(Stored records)
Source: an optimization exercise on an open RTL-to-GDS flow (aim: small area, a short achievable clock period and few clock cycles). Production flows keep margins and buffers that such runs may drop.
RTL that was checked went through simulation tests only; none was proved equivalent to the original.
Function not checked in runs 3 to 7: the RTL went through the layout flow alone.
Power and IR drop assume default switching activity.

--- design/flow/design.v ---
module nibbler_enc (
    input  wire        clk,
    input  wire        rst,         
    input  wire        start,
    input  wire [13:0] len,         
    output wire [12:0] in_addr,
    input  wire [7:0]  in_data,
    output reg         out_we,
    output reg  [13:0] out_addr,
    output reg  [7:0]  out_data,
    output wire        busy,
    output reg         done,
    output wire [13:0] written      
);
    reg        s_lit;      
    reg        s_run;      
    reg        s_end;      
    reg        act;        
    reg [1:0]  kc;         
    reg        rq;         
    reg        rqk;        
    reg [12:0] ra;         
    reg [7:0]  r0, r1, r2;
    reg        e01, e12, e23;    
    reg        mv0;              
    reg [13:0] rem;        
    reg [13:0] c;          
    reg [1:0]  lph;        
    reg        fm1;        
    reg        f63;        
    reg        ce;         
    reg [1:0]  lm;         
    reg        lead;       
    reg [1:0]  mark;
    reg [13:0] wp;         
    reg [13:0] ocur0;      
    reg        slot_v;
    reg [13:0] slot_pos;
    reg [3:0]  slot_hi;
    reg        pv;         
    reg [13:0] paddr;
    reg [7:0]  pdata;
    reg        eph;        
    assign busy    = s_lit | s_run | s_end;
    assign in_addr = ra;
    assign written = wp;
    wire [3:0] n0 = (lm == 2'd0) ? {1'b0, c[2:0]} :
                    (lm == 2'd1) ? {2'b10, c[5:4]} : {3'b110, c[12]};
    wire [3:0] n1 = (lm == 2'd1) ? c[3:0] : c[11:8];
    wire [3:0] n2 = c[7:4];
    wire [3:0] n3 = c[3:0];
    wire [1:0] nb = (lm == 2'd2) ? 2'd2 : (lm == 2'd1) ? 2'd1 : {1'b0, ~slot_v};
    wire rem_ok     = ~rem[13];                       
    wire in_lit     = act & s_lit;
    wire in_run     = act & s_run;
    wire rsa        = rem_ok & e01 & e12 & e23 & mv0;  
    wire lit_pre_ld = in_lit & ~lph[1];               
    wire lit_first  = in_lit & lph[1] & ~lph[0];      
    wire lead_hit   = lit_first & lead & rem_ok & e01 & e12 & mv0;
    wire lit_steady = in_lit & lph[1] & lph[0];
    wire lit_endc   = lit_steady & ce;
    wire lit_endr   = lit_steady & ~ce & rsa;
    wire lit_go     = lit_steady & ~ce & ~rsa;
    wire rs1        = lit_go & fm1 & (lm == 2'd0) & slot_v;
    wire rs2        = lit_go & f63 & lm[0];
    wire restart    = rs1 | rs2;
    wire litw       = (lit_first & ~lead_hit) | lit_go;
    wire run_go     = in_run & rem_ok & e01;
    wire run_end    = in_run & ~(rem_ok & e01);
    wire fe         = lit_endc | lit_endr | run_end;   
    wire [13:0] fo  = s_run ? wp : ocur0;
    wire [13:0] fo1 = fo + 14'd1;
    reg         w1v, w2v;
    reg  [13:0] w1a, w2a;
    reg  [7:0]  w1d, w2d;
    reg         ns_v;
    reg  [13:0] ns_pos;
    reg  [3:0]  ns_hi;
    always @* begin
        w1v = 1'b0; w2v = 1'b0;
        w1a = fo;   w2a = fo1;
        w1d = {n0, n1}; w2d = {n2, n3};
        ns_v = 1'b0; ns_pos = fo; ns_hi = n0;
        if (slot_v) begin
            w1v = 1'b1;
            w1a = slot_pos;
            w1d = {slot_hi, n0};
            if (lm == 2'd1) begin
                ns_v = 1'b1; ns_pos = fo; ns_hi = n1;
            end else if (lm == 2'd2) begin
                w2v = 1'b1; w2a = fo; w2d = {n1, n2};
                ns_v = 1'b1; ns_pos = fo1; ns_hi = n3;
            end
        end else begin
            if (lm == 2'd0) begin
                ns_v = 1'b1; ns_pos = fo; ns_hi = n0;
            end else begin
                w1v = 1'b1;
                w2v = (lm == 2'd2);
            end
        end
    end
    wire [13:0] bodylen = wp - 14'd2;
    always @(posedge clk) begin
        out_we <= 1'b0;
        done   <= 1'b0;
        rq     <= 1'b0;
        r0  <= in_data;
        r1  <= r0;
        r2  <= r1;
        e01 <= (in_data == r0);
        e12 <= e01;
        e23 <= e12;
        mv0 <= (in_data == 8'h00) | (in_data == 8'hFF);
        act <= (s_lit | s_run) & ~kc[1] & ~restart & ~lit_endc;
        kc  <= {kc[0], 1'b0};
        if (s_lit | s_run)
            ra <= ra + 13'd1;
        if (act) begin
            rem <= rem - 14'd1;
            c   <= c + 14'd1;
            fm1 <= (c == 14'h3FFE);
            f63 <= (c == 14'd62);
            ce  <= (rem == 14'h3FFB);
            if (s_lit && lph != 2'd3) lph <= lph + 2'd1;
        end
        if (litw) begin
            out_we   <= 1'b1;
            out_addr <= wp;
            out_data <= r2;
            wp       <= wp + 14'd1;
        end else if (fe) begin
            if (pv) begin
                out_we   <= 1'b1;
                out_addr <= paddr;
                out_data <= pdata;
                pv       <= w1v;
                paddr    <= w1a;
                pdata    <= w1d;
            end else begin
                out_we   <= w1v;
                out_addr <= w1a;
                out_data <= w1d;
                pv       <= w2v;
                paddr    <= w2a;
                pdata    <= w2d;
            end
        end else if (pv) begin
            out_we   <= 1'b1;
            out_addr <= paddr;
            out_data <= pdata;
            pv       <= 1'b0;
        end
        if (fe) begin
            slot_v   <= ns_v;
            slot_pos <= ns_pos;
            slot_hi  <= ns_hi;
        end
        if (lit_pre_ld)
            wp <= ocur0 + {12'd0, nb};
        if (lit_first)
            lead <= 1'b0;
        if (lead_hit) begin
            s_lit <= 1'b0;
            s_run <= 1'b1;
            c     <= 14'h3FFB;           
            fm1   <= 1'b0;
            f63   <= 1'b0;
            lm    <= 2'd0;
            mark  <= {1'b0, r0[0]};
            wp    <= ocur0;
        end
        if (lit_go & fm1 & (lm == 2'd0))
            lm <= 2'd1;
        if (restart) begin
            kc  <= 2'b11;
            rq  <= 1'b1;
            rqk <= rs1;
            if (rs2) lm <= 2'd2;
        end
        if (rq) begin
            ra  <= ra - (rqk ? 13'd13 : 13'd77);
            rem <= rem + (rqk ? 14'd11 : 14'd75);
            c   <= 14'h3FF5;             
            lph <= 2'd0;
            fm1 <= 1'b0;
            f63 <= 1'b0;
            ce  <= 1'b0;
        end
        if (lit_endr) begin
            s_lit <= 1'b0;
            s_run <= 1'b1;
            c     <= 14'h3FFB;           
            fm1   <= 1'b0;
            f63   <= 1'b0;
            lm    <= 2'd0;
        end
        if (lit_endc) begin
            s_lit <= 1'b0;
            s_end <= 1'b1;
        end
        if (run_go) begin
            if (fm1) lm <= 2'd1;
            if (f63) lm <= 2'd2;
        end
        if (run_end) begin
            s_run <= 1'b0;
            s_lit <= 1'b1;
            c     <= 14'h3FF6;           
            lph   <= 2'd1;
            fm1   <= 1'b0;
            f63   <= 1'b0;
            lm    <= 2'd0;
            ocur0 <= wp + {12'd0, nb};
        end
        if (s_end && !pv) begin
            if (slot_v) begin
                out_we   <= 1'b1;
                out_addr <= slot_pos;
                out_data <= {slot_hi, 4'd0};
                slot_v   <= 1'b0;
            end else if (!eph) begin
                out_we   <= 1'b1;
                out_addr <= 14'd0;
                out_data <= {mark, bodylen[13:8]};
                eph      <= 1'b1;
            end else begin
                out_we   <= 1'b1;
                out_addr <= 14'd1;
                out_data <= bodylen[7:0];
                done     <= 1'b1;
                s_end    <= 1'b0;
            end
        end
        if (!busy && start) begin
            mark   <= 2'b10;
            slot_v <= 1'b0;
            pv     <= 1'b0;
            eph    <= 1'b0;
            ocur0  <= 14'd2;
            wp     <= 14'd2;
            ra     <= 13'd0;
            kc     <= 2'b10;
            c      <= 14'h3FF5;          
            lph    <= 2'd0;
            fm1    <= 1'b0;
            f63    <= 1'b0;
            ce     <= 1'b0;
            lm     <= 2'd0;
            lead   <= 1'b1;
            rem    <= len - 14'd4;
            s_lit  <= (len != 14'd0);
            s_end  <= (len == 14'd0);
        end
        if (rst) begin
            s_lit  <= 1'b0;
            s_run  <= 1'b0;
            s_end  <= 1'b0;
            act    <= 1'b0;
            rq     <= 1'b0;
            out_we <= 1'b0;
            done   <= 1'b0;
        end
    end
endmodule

About this exercise:
Repeat word for word the lines above that run from the line containing "w2v = 1'b1;" through the line containing "if (act) begin", both ends included, and nothing else.

Exercise response:
                w2v = 1'b1; w2a = fo; w2d = {n1, n2};
                ns_v = 1'b1; ns_pos = fo1; ns_hi = n3;
            end
        end else begin
            if (lm == 2'd0) begin
                ns_v = 1'b1; ns_pos = fo; ns_hi = n0;
            end else begin
                w1v = 1'b1;
                w2v = (lm == 2'd2);
            end
        end
    end
    wire [13:0] bodylen = wp - 14'd2;
    always @(posedge clk) begin
        out_we <= 1'b0;
        done   <= 1'b0;
        rq     <= 1'b0;
        r0  <= in_data;
        r1  <= r0;
        r2  <= r1;
        e01 <= (in_data == r0);
        e12 <= e01;
        e23 <= e12;
        mv0 <= (in_data == 8'h00) | (in_data == 8'hFF);
        act <= (s_lit | s_run) & ~kc[1] & ~restart & ~lit_endc;
        kc  <= {kc[0], 1'b0};
        if (s_lit | s_run)
            ra <= ra + 13'd1;
        if (act) begin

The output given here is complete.